This error occurs when Elasticsearch cannot find any available shard replica to execute a search query, typically due to unassigned shards from node failures, cluster rebalancing, or misconfigured replication settings. Resolving shard allocation issues restores search functionality.
This exception means Elasticsearch attempted to execute your search query but found no available copies of the required shard to query against. Every index in Elasticsearch is divided into shards, and each shard can have multiple replicas. When a search comes in, Elasticsearch must route it to one of these shard copies. If all shard copies are unavailable—because nodes hosting them crashed, network connectivity is broken, or the cluster hasn't finished rebalancing—the search request cannot proceed. This differs from a missing index; the index exists, but the data isn't accessible on any node. The error indicates a shard allocation problem, not a programming bug in your query.
Use the cluster health API to see the overall status:
curl -X GET "localhost:9200/_cluster/health?pretty"Look at the response:
- status: red (primary shards missing), yellow (replicas missing), or green (all OK)
- unassigned_shards: count of shards not allocated to any node
- active_shards_percent_as_number: percentage of active shards
Then view detailed shard status:
curl -X GET "localhost:9200/_cat/shards?v"Find shards with state UNASSIGNED and note the index and shard number.
This API reveals exactly why a shard is unassigned:
curl -X GET "localhost:9200/_cluster/allocation/explain?pretty" \
-H 'Content-Type: application/json' \
-d '{
"index": "your_index_name",
"shard": 0,
"primary": true
}'The response includes:
- can_allocate: whether the shard can be assigned
- allocate_explanation: human-readable reason (e.g., "no nodes available after filtering")
- unassigned_info: reason shard became unassigned (e.g., NODE_LEFT, CLUSTER_RECOVERED)
Common reasons:
- "node does not meet allocation deciders" — incompatible disk/memory
- "no nodes available after filtering" — insufficient replicas for configured count
- "cannot allocate to same node as another copy" — all eligible nodes are taken
Check if shard allocation has been disabled (common during rolling restarts):
curl -X GET "localhost:9200/_cluster/settings?pretty"Look for cluster.routing.allocation.enable setting. If it is set to "none" or "primaries", enable it:
curl -X PUT "localhost:9200/_cluster/settings" \
-H 'Content-Type: application/json' \
-d '{
"persistent": {
"cluster.routing.allocation.enable": "all"
}
}'Wait a few seconds and check cluster health again. Shards should begin allocating.

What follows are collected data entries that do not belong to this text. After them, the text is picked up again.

==> src/rtl/pll_seq_pkg.sv <==
package pll_seq_pkg;

  typedef enum logic [3:0] {
    ST_IDLE,
    ST_DIV,
    ST_PDN,
    ST_LDMUL,
    ST_LDNP,
    ST_PUP,
    ST_WAIT,
    ST_OUTEN,
    ST_FIN
  } seq_state_t;

  typedef logic [31:0] reg_word_t;

  // Control register bit positions decoded by the PLL
  localparam int CB_PWRDN = 0;
  localparam int CB_OUTEN = 4;
  localparam int CB_LOW_W = 5;

  // Offsets from the status register address
  localparam int OFS_CTRL = 4;
  localparam int OFS_MUL  = 8;
  localparam int OFS_NP   = 12;

  // Divider word giving pre- and post-division by one
  localparam reg_word_t NP_UNITY = 32'h0030_2062;

endpackage

==> src/rtl/pll_seq_ceildiv.sv <==
module pll_seq_ceildiv #(
  parameter int NW = 34
) (
  input  logic          clk,
  input  logic          rst_n,
  input  logic          go,
  input  logic [NW-1:0] num,
  input  logic [NW-1:0] den,
  output logic          fin_pulse,
  output logic [NW-1:0] quo
);
  localparam int CW = $clog2(NW + 1);

  logic [NW:0]   rem_q, rem_d;
  logic [NW-1:0] quo_q, quo_d;
  logic [NW-1:0] den_q, den_d;
  logic [CW-1:0] cnt_q, cnt_d;
  logic          busy_q, busy_d;
  logic          fin_q, fin_d;
  logic [NW:0]   shifted;
  logic          fits;

  assign shifted = {rem_q[NW-1:0], quo_q[NW-1]};
  assign fits    = ({1'b0, den_q} <= shifted);

  always_comb begin
    rem_d  = rem_q;
    quo_d  = quo_q;
    den_d  = den_q;
    cnt_d  = cnt_q;
    busy_d = busy_q;
    fin_d  = 1'b0;
    if (go) begin
      rem_d  = '0;
      quo_d  = num;
      den_d  = den;
      cnt_d  = CW'(NW);
      busy_d = 1'b1;
    end else if (busy_q) begin
      rem_d = fits ? (shifted - {1'b0, den_q}) : shifted;
      quo_d = {quo_q[NW-2:0], fits};
      cnt_d = cnt_q - CW'(1);
      if (cnt_q == CW'(1)) begin
        busy_d = 1'b0;
        fin_d  = 1'b1;
      end
    end
  end

  always_ff @(posedge clk or negedge rst_n) begin
    if (!rst_n) begin
      rem_q  <= '0;
      quo_q  <= '0;
      den_q  <= '0;
      cnt_q  <= '0;
      busy_q <= 1'b0;
      fin_q  <= 1'b0;
    end else begin
      rem_q  <= rem_d;
      quo_q  <= quo_d;
      den_q  <= den_d;
      cnt_q  <= cnt_d;
      busy_q <= busy_d;
      fin_q  <= fin_d;
    end
  end

  assign fin_pulse = fin_q;
  assign quo       = quo_q;

  // the divider is never restarted while a division is in flight
  assert_div_nostart_R3: assert property (@(posedge clk) disable iff (!rst_n)
    go |-> !busy_q);

  // the finish pulse lasts one cycle
  assert_div_pulse_R3: assert property (@(posedge clk) disable iff (!rst_n)
    fin_pulse |=> !fin_pulse);

endmodule

==> src/rtl/pll_seq_polltimer.sv <==
module pll_seq_polltimer #(
  parameter int WAIT_TICKS = 10,
  parameter int TRIES      = 4
) (
  input  logic clk,
  input  logic rst_n,
  input  logic run,
  input  logic tick,
  output logic sample,
  output logic last
);
  localparam int TW = $clog2(WAIT_TICKS + 1);
  localparam int RW = $clog2(TRIES + 1);

  logic [TW-1:0] tick_q, tick_d;
  logic [RW-1:0] try_q, try_d;
  logic          hit;

  assign hit    = run && tick && (tick_q == TW'(WAIT_TICKS - 1));
  assign sample = hit;
  assign last   = (try_q == RW'(TRIES - 1));

  always_comb begin
    tick_d = tick_q;
    try_d  = try_q;
    if (!run) begin
      tick_d = '0;
      try_d  = '0;
    end else if (tick) begin
      if (hit) begin
        tick_d = '0;
        try_d  = try_q + RW'(1);
      end else begin
        tick_d = tick_q + TW'(1);
      end
    end
  end

  always_ff @(posedge clk or negedge rst_n) begin
    if (!rst_n) begin
      tick_q <= '0;
      try_q  <= '0;
    end else begin
      tick_q <= tick_d;
      try_q  <= try_d;
    end
  end

  // the sequencer leaves the poll phase before the attempt budget is exceeded
  assert_try_bound_R10: assert property (@(posedge clk) disable iff (!rst_n)
    run |-> (try_q < RW'(TRIES)));

endmodule

==> src/rtl/pll_reprog_seq.sv <==
module pll_reprog_seq
  import pll_seq_pkg::*;
#(
  parameter int FW         = 32,
  parameter int AW         = 12,
  parameter int STAT_ADDR  = 'h100,
  parameter int MULT_MAX   = 32768,
  parameter int WAIT_TICKS = 10,
  parameter int TRIES      = 4
) (
  input  logic          clk,
  input  logic          rst_n,
  input  logic          start,
  input  logic [31:0]   mdiv_word,
  input  logic [31:0]   ctrl_now,
  input  logic [FW-1:0] fin,
  input  logic [FW-1:0] ftarget,
  input  logic          us_tick,
  input  logic          pll_lock,
  output logic          wr_valid,
  input  logic          wr_ready,
  output logic [AW-1:0] wr_addr,
  output logic [31:0]   wr_data,
  output logic          done,
  output logic          error,
  output logic [FW-1:0] mult
);
  localparam int NW = FW + 2;
  localparam logic [AW-1:0] A_CTRL = AW'(STAT_ADDR + OFS_CTRL);
  localparam logic [AW-1:0] A_MUL  = AW'(STAT_ADDR + OFS_MUL);
  localparam logic [AW-1:0] A_NP   = AW'(STAT_ADDR + OFS_NP);

  seq_state_t    state_q, state_d;
  reg_word_t     ctrl_q, mdiv_q;
  logic          err_q, err_d;
  logic [FW-1:0] mult_q, mult_d;
  logic          cap_en;
  logic          freq_bad;
  logic          div_go, div_fin;
  logic [NW-1:0] div_num, div_den, div_quo;
  logic          poll_run, poll_sample, poll_last;
  logic [31-CB_LOW_W:0] ctrl_hi;

  assign freq_bad = (fin < ftarget) || (ftarget == '0);
  assign cap_en   = (state_q == ST_IDLE) && start;
  assign div_num  = NW'(fin) + (NW'(ftarget) << 1) - NW'(1);
  assign div_den  = NW'(ftarget) << 1;
  assign poll_run = (state_q == ST_WAIT);
  assign ctrl_hi  = ctrl_q[31:CB_LOW_W];

  pll_seq_ceildiv #(.NW(NW)) u_div (
    .clk       (clk),
    .rst_n     (rst_n),
    .go        (div_go),
    .num       (div_num),
    .den       (div_den),
    .fin_pulse (div_fin),
    .quo       (div_quo)
  );

  pll_seq_polltimer #(.WAIT_TICKS(WAIT_TICKS), .TRIES(TRIES)) u_poll (
    .clk    (clk),
    .rst_n  (rst_n),
    .run    (poll_run),
    .tick   (us_tick),
    .sample (poll_sample),
    .last   (poll_last)
  );

  // Write port: one request per write state
  always_comb begin
    wr_valid = 1'b0;
    wr_addr  = A_CTRL;
    wr_data  = '0;
    unique case (state_q)
      ST_PDN: begin
        wr_valid = 1'b1;
        wr_data  = {ctrl_hi, 4'b0000, 1'b1};
      end
      ST_LDMUL: begin
        wr_valid = 1'b1;
        wr_addr  = A_MUL;
        wr_data  = mdiv_q;
      end
      ST_LDNP: begin
        wr_valid = 1'b1;
        wr_addr  = A_NP;
        wr_data  = NP_UNITY;
      end
      ST_PUP: begin
        wr_valid = 1'b1;
        wr_data  = {ctrl_hi, 5'b00000};
      end
      ST_OUTEN: begin
        wr_valid = 1'b1;
        wr_data  = {ctrl_hi, 1'b1, 4'b0000};
      end
      default: ;
    endcase
  end

  // Next-state logic
  always_comb begin
    state_d = state_q;
    err_d   = err_q;
    mult_d  = mult_q;
    div_go  = 1'b0;
    unique case (state_q)
      ST_IDLE: begin
        if (start) begin
          mult_d = '0;
          if (freq_bad) begin
            err_d   = 1'b1;
            state_d = ST_FIN;
          end else begin
            err_d   = 1'b0;
            div_go  = 1'b1;
            state_d = ST_DIV;
          end
        end
      end
      ST_DIV: begin
        if (div_fin) begin
          mult_d = div_quo[FW-1:0];
          if (div_quo > NW'(MULT_MAX)) begin
            err_d   = 1'b1;
            state_d = ST_FIN;
          end else begin
            state_d = ST_PDN;
          end
        end
      end
      ST_PDN:   if (wr_ready) state_d = ST_LDMUL;
      ST_LDMUL: if (wr_ready) state_d = ST_LDNP;
      ST_LDNP:  if (wr_ready) state_d = ST_PUP;
      ST_PUP:   if (wr_ready) state_d = ST_WAIT;
      ST_WAIT: begin
        if (poll_sample) begin
          if (pll_lock) begin
            state_d = ST_OUTEN;
          end else if (poll_last) begin
            err_d   = 1'b1;
            state_d = ST_FIN;
          end
        end
      end
      ST_OUTEN: if (wr_ready) state_d = ST_FIN;
      ST_FIN:   state_d = ST_IDLE;
      default:  state_d = ST_IDLE;
    endcase
  end

  always_ff @(posedge clk or negedge rst_n) begin
    if (!rst_n) begin
      state_q <= ST_IDLE;
      err_q   <= 1'b0;
      mult_q  <= '0;
    end else begin
      state_q <= state_d;
      err_q   <= err_d;
      mult_q  <= mult_d;
    end
  end

  always_ff @(posedge clk or negedge rst_n) begin
    if (!rst_n) begin
      ctrl_q <= '0;
      mdiv_q <= '0;
    end else if (cap_en) begin
      ctrl_q <= ctrl_now;
      mdiv_q <= mdiv_word;
    end
  end

  assign done  = (state_q == ST_FIN);
  assign error = done && err_q;
  assign mult  = mult_q;

  // a stalled write keeps its request, address and data
  assert_hold_R7: assert property (@(posedge clk) disable iff (!rst_n)
    (wr_valid && !wr_ready) |=> (wr_valid && $stable(wr_addr) && $stable(wr_data)));

  // a frequency-illegal start finishes with an error on the next cycle
  assert_reject_R2: assert property (@(posedge clk) disable iff (!rst_n)
    (start && (state_q == ST_IDLE) && (fin < ftarget)) |=> (done && error && !wr_valid));

  // completion is a single-cycle pulse
  assert_pulse_R12: assert property (@(posedge clk) disable iff (!rst_n)
    done |=> !done);

  // output enable is never written together with power-down
  assert_oe_pd_R9: assert property (@(posedge clk) disable iff (!rst_n)
    (wr_valid && (wr_addr == A_CTRL) && wr_data[CB_OUTEN]) |-> !wr_data[CB_PWRDN]);

endmodule

==> config.mk <==
export PLATFORM = sky130hd
export DESIGN_NAME = pll_reprog_seq
export DESIGN_NICKNAME = d
export VERILOG_FILES = /design/src/rtl/pll_seq_pkg.sv /design/src/rtl/pll_seq_ceildiv.sv /design/src/rtl/pll_seq_polltimer.sv /design/src/rtl/pll_reprog_seq.sv
export SDC_FILE = /design/constraint.sdc
export NUM_CORES = 1
export LEC_CHECK = 0
export ABC_CLOCK_PERIOD_IN_PS = 3690
export CAP_MARGIN = 25
export CORE_MARGIN = 3
export CORE_UTILIZATION = 30
export DETAILED_ROUTE_END_ITERATION = 8
export MAX_ROUTING_LAYER = met4
export SLEW_MARGIN = 40
export SYNTH_ARGS = -nofsm -noshare
export SYNTH_HDL_FRONTEND = slang
export SYNTH_HIERARCHICAL = 1
export SYNTH_SLANG_ARGS = --single-unit
==> constraint.sdc <==
create_clock -name clk -period 3.69 [get_ports clk]
set_clock_uncertainty 0.05 [all_clocks]
set_input_delay 0.369 -clock clk [delete_from_list [all_inputs] [get_ports clk]]
set_output_delay 0.369 -clock clk [all_outputs]
set_load 0.005 [all_outputs]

If you have more replicas configured than available nodes, replicas cannot allocate.
Check current settings:
curl -X GET "localhost:9200/your_index_name/_settings?pretty"Look for number_of_replicas. If you have fewer nodes than replicas + 1 (primary), reduce replicas:
curl -X PUT "localhost:9200/your_index_name/_settings" \
-H 'Content-Type: application/json' \
-d '{
"index": {
"number_of_replicas": 0
}
}'For production, the better long-term fix is to add more nodes to your cluster so replicas can spread across them for redundancy.
Elasticsearch will not allocate shards to nodes running low on disk or memory:
curl -X GET "localhost:9200/_nodes/stats/fs,jvm?pretty"Look at each node's:
- fs.available_in_bytes: free disk space
- jvm.mem.heap_used_percent: heap memory pressure
If disk is near capacity, either:
1. Delete old indices: curl -X DELETE "localhost:9200/old_index"
2. Add more disk space to the node
3. Increase the low disk watermark thresholds (advanced; not recommended long-term)
If heap is full, increase Xmx in elasticsearch.yml and restart the node.
If you have data loss and need to force allocation of unassigned primary shards (risky—may cause inconsistency):
curl -X POST "localhost:9200/_cluster/reroute" \
-H 'Content-Type: application/json' \
-d '{
"commands": [{
"allocate_stale_primary": {
"index": "your_index_name",
"shard": 0,
"node": "node_id"
}
}]
}'Only do this if: Primary shard data is lost, all replicas are gone, and you accept potential data inconsistency. This should never be done in production without careful analysis.
Check node IDs with:
curl -X GET "localhost:9200/_cat/nodes?v"After making changes, monitor the cluster as shards reallocate:
curl -X GET "localhost:9200/_cluster/health?wait_for_status=green&timeout=5m&pretty"This waits up to 5 minutes for the cluster to reach green status. Watch the logs:
tail -f /var/log/elasticsearch/elasticsearch.log | grep -i "allocation"You'll see messages like "completed allocation of shard [index_name][0]". Once status is green and unassigned_shards is 0, your searches should work again.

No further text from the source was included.